First, the firm must file an updated Form ATS with the SEC reflecting the expanded scope of its trading system. FINRA approval for the modified ATS operations is also required. These filings are public records and will provide the first verifiable confirmation that the project is on track.
Second, Morgan Stanley must establish a custody framework for tokenized securities that satisfies SEC Rule 15c3-3. Whether the firm builds proprietary custody or partners with an existing qualified custodian will shape the architecture of the entire platform.
Third, pending Congressional digital asset legislation could alter the regulatory landscape before launch. The current macroeconomic policy environment, with the Fed widely expected to hold rates steady, adds another layer of uncertainty to institutional deployment timelines.
Oldenburg was candid about the systemic complexity: “We can’t just modernize on our own. This is an incredibly complex, integrated global network.”
Delays are plausible. Crypto and TradFi audiences alike are accustomed to institutional timelines slipping. The verifiable markers to track are the Form ATS filing, any SEC or FINRA public notices related to Morgan Stanley’s digital asset trading operations, and whether the DTCC pilot program referenced in Nasdaq’s rule filing proceeds on schedule.
Morgan Stanley Tokenized Equities — Target Launch
H2 2026
Second half of 2026 is the stated window for Morgan Stanley to begin supporting tokenized stock trading on its alternative trading system (ATS).
FAQ: Morgan Stanley Tokenized Stock Trading
What is an alternative trading system and how does it differ from a stock exchange?
An ATS is a SEC-regulated trading venue that matches buy and sell orders for securities but is not registered as a national securities exchange. ATSs operate under lighter regulatory requirements (Regulation ATS) and are commonly used by institutional investors for block trades and dark pool activity.
Will retail investors have access to Morgan Stanley’s tokenized stock trading platform?

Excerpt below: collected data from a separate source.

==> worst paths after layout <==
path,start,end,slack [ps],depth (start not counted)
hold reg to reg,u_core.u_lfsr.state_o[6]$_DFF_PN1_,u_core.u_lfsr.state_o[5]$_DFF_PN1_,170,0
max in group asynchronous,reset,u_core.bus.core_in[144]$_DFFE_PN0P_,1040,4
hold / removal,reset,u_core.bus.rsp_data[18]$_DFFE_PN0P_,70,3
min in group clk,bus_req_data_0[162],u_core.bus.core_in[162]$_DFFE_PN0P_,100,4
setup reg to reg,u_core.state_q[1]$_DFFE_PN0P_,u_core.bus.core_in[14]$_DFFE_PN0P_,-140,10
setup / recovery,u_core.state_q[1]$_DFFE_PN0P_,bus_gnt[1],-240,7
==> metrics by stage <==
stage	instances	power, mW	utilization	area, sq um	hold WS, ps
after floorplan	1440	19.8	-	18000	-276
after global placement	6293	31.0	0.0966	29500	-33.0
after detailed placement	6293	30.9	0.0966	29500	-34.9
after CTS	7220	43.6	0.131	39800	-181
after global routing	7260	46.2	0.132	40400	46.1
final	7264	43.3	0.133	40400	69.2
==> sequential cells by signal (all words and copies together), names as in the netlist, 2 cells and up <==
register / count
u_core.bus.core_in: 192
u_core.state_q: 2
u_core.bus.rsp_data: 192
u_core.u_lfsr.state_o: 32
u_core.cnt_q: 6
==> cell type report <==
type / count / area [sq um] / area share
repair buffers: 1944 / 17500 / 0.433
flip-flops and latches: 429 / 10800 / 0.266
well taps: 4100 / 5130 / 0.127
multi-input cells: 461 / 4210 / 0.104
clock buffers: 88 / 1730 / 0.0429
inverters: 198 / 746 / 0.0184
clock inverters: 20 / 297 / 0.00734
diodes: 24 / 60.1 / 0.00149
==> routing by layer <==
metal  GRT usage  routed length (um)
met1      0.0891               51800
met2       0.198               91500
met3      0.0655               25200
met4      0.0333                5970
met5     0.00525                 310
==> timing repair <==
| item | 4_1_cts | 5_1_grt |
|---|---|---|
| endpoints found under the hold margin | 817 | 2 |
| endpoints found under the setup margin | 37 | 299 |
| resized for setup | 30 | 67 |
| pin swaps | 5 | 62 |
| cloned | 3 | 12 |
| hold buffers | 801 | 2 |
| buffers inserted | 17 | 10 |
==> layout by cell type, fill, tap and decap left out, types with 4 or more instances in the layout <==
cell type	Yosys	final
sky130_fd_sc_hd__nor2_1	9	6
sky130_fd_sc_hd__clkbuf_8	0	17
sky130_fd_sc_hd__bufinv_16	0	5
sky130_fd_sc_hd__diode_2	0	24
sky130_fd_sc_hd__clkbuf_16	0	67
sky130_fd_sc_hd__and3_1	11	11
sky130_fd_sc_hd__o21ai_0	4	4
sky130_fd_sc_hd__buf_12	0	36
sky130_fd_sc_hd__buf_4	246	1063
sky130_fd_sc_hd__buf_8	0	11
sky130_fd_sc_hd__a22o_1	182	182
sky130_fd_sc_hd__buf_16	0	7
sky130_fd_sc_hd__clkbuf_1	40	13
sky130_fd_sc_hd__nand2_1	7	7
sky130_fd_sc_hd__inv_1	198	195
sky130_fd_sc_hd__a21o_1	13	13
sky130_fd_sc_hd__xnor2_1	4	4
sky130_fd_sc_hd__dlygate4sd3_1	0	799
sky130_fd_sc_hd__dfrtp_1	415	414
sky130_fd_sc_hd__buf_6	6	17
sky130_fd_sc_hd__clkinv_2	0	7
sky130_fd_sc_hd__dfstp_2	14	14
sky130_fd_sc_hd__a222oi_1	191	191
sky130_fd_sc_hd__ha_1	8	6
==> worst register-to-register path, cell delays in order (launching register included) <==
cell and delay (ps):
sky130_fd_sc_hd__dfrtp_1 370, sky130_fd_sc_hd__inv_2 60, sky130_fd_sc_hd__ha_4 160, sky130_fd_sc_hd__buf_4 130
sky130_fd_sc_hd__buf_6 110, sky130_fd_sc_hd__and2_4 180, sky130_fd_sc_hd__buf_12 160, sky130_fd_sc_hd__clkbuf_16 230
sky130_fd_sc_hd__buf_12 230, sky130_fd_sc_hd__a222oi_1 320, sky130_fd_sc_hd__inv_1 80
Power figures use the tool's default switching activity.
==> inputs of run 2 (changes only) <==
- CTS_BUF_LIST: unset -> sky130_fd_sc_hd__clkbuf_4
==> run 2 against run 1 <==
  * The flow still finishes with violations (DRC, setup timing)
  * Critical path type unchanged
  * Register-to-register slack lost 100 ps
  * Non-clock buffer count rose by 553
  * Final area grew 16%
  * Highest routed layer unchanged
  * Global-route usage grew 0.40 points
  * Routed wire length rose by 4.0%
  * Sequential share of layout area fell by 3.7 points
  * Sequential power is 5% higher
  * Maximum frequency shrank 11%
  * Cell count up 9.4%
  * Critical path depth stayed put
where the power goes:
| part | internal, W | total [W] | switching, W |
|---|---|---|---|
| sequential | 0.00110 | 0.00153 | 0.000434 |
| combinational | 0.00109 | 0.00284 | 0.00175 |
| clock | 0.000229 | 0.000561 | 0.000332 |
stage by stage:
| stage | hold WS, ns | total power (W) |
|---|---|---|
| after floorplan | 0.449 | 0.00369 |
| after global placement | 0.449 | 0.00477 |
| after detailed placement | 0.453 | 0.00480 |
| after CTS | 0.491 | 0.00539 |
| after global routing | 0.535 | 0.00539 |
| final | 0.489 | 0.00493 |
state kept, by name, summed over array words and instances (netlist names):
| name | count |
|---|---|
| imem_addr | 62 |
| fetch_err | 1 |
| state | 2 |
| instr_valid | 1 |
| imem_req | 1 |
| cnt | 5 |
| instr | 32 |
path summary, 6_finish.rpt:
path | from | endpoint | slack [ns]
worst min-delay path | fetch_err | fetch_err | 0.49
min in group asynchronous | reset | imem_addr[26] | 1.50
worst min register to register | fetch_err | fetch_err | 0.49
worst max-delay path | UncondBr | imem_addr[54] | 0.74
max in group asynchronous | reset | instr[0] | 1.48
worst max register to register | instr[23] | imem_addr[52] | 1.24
==> config.mk <==
export PLATFORM = sky130hd
export DESIGN_NAME = dual_slope_integrator_flat
export DESIGN_NICKNAME = d
export VERILOG_FILES = /design/src/rtl/dual_slope_integrator_if.sv /design/src/rtl/dual_slope_integrator.sv /design/src/flat_wrapper.sv
export SDC_FILE = /design/constraint.sdc
export NUM_CORES = 1
export LEC_CHECK = 0
export CAP_MARGIN = 20
export CORE_UTILIZATION = 55
export CTS_BUF_LIST = sky130_fd_sc_hd__clkbuf_16
export DETAILED_ROUTE_END_ITERATION = 8
export HOLD_SLACK_MARGIN = 0.12
export PLACE_DENSITY = 0.88
export SLEW_MARGIN = 20
export SYNTH_ARGS = -nofsm -noshare
export SYNTH_HDL_FRONTEND = slang
export SYNTH_SLANG_ARGS = --single-unit
==> constraint.sdc <==
create_clock -name clk -period 4.05 [get_ports clk]
set_clock_uncertainty 0.2 [all_clocks]
set_input_delay 0.405 -clock clk [delete_from_list [all_inputs] [get_ports clk]]
set_output_delay 0.405 -clock clk [all_outputs]
set_load 0.02 [all_outputs]
==> src/rtl/dual_slope_integrator_if.sv <==
// rtl/dual_slope_integrator_if.sv - switch commands in, integrator observation out
interface dual_slope_integrator_if #(
  parameter int WIDTH    = 20,
  parameter int VM_WIDTH = 10
);
  logic                ch_vm;
  logic                ch_vr;
  logic                ch_zr;
  logic [VM_WIDTH-1:0] vm;
  logic                Vint_z;
  logic [WIDTH-1:0]    vint;
  logic [2:0]          phase;
  logic                ovf;
  logic                err;
  logic [15:0]         up_cycles;

  modport master (
    output ch_vm, ch_vr, ch_zr, vm,
    input  Vint_z, vint, phase, ovf, err, up_cycles
  );

  modport slave (
    input  ch_vm, ch_vr, ch_zr, vm,
    output Vint_z, vint, phase, ovf, err, up_cycles
  );
endinterface

==> src/rtl/dual_slope_integrator.sv <==
// rtl/dual_slope_integrator.sv - cycle model of the dual-slope analog front end
module dual_slope_integrator #(
  parameter int WIDTH    = 20,
  parameter int VM_WIDTH = 10,
  parameter int VREF     = 1000
) (
  input logic                    clk,
  input logic                    rst_s,
  dual_slope_integrator_if.slave fe
);

  localparam logic [2:0] S_IDLE  = 3'd0;
  localparam logic [2:0] S_INTEG = 3'd1;
  localparam logic [2:0] S_DEINT = 3'd2;
  localparam logic [2:0] S_ZERO  = 3'd3;
  localparam logic [2:0] S_ERR   = 3'd4;

  localparam logic [WIDTH-1:0] ACC_MAX = '1;
  localparam logic [WIDTH-1:0] VREF_W  = WIDTH'(VREF);

  logic [2:0]          state_q, state_d;
  logic [WIDTH-1:0]    acc_q, acc_d;
  logic [VM_WIDTH-1:0] vm_hold_q, vm_hold_d;
  logic [15:0]         up_q, up_d;
  logic                ovf_q, ovf_d;
  logic                err_q, err_d;

  logic                entry;
  logic [VM_WIDTH-1:0] sample;
  logic [WIDTH:0]      sum;

  always_comb begin
    state_d = S_ERR;
    if (state_q != S_ERR) begin
      unique case ({fe.ch_vm, fe.ch_vr, fe.ch_zr})
        3'b000:  state_d = S_IDLE;
        3'b100:  state_d = S_INTEG;
        3'b010:  state_d = S_DEINT;
        3'b001:  state_d = S_ZERO;
        default: state_d = S_ERR;
      endcase
    end
  end

  // The entry edge integrates the live vm; later edges use the captured copy.
  assign entry  = (state_q != S_INTEG);
  assign sample = entry ? fe.vm : vm_hold_q;
  assign sum    = {1'b0, acc_q} + (WIDTH+1)'(sample);

  always_comb begin
    acc_d     = acc_q;
    vm_hold_d = vm_hold_q;
    up_d      = up_q;
    ovf_d     = ovf_q;
    err_d     = err_q;
    unique case (state_d)
      S_INTEG: begin
        if (entry) begin
          vm_hold_d = fe.vm;
          up_d      = 16'd1;
        end else if (up_q != 16'hFFFF) begin
          up_d = up_q + 16'd1;
        end
        if (sum[WIDTH]) begin
          acc_d = ACC_MAX;
          ovf_d = 1'b1;
        end else begin
          acc_d = sum[WIDTH-1:0];
        end
      end
      S_DEINT: acc_d = (acc_q < VREF_W) ? '0 : acc_q - VREF_W;
      S_ZERO: begin
        acc_d = '0;
        ovf_d = 1'b0;
      end
      S_ERR:   err_d = 1'b1;
      default: ;
    endcase
  end

  always_ff @(posedge clk or posedge rst_s) begin
    if (rst_s) begin
      state_q   <= S_IDLE;
      acc_q     <= '0;
      vm_hold_q <= '0;
      up_q      <= '0;
      ovf_q     <= 1'b0;
      err_q     <= 1'b0;
    end else begin
      state_q   <= state_d;
      acc_q     <= acc_d;
      vm_hold_q <= vm_hold_d;
      up_q      <= up_d;
      ovf_q     <= ovf_d;
      err_q     <= err_d;
    end
  end

  assign fe.Vint_z    = (state_q == S_DEINT) && (acc_q == '0);
  assign fe.vint      = acc_q;
  assign fe.phase     = {state_q == S_INTEG, state_q == S_DEINT, state_q == S_ZERO};
  assign fe.ovf       = ovf_q;
  assign fe.err       = err_q;
  assign fe.up_cycles = up_q;

endmodule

Morgan Stanley has not confirmed whether the tokenized ATS will be available to retail clients. The firm’s existing ATS primarily serves institutional participants, but its parallel development of a consumer-facing digital wallet and E*TRADE crypto integration suggest retail access may follow.
Which blockchain will Morgan Stanley use for tokenized stock trading?
Morgan Stanley has not disclosed its blockchain or tokenization technology stack. Institutional peers have favored Ethereum and permissioned Ethereum-based networks; BlackRock’s BUIDL and Franklin Templeton’s BENJI both use Ethereum infrastructure.
How does Morgan Stanley’s plan compare to BlackRock’s BUIDL or other tokenized asset products?
BlackRock’s BUIDL tokenizes money market fund shares, while Morgan Stanley’s ATS would support tokenized equity trading, a fundamentally different use case. BUIDL is a tokenized fund product; Morgan Stanley is building a regulated secondary market where tokenized stocks can be actively traded.
Disclaimer: This article is for informational purposes only and does not constitute financial or investment advice. Cryptocurrency and digital asset markets carry significant risk. Always do your own research before making decisions.